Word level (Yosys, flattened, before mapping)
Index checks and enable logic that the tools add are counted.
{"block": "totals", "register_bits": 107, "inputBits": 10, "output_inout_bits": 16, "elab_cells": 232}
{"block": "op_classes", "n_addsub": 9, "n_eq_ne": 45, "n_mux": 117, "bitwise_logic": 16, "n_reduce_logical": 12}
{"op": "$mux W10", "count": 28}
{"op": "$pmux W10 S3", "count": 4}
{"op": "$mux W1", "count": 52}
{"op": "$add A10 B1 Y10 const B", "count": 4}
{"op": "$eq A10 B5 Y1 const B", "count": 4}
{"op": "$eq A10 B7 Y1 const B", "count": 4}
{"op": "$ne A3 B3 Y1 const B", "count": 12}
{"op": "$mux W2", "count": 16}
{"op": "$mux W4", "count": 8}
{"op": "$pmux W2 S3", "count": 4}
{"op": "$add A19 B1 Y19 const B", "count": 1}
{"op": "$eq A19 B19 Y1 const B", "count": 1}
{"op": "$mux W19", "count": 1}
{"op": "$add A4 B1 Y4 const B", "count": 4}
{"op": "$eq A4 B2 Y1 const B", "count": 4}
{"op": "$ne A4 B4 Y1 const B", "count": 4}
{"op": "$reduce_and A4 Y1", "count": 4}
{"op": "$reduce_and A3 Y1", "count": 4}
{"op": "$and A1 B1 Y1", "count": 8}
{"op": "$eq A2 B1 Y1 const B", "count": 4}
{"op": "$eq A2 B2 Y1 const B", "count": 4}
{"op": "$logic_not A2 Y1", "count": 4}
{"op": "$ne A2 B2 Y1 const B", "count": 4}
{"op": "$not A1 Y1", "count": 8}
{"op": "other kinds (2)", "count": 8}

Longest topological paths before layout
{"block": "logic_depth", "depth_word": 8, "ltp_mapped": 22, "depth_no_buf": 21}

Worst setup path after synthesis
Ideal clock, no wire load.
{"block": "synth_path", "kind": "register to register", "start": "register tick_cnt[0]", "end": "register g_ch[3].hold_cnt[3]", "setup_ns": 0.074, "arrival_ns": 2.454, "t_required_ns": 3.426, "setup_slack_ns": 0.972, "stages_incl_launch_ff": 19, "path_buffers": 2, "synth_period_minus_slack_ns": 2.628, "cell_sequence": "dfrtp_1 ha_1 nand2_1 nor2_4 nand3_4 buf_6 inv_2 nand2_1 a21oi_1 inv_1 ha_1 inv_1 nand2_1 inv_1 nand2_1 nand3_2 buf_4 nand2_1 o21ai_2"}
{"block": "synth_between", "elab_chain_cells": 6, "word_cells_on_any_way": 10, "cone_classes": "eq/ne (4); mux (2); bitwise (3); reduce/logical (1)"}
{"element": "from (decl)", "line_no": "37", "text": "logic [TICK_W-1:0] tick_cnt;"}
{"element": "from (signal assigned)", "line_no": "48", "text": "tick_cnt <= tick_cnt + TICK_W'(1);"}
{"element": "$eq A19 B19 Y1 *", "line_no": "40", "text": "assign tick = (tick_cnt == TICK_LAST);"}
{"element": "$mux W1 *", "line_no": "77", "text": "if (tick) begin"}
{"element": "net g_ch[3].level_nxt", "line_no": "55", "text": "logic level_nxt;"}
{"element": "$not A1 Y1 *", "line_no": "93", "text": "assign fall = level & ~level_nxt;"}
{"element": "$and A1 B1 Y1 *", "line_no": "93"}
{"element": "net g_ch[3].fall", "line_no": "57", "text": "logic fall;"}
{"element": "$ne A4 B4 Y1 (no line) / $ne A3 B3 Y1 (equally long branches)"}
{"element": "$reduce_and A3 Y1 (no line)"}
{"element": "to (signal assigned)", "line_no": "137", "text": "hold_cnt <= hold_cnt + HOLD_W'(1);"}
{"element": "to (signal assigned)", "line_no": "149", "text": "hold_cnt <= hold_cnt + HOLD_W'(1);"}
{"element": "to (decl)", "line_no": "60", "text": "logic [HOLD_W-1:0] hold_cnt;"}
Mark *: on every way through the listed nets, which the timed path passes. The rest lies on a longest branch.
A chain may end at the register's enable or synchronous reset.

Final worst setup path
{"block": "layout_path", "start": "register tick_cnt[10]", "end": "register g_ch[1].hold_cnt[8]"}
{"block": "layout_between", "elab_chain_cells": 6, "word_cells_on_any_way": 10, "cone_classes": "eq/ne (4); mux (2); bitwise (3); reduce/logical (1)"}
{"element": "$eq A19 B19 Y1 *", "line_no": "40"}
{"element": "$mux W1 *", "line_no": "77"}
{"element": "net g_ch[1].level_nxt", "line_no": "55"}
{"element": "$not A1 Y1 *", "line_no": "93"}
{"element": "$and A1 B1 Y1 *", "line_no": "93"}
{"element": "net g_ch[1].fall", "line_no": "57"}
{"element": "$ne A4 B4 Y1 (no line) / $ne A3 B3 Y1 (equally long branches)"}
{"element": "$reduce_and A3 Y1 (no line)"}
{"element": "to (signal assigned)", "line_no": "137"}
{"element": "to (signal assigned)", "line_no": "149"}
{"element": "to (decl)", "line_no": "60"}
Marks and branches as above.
◆ ◆ ◆ ◆ ◆ ◆ ◆
For every line above that includes the string "from", copy the line.

## RESPONSE AREA
{"element": "from (decl)", "line_no": "37", "text": "logic [TICK_W-1:0] tick_cnt;"}
{"element": "from (signal assigned)", "line_no": "48", "text": "tick_cnt <= tick_cnt + TICK_W'(1);"}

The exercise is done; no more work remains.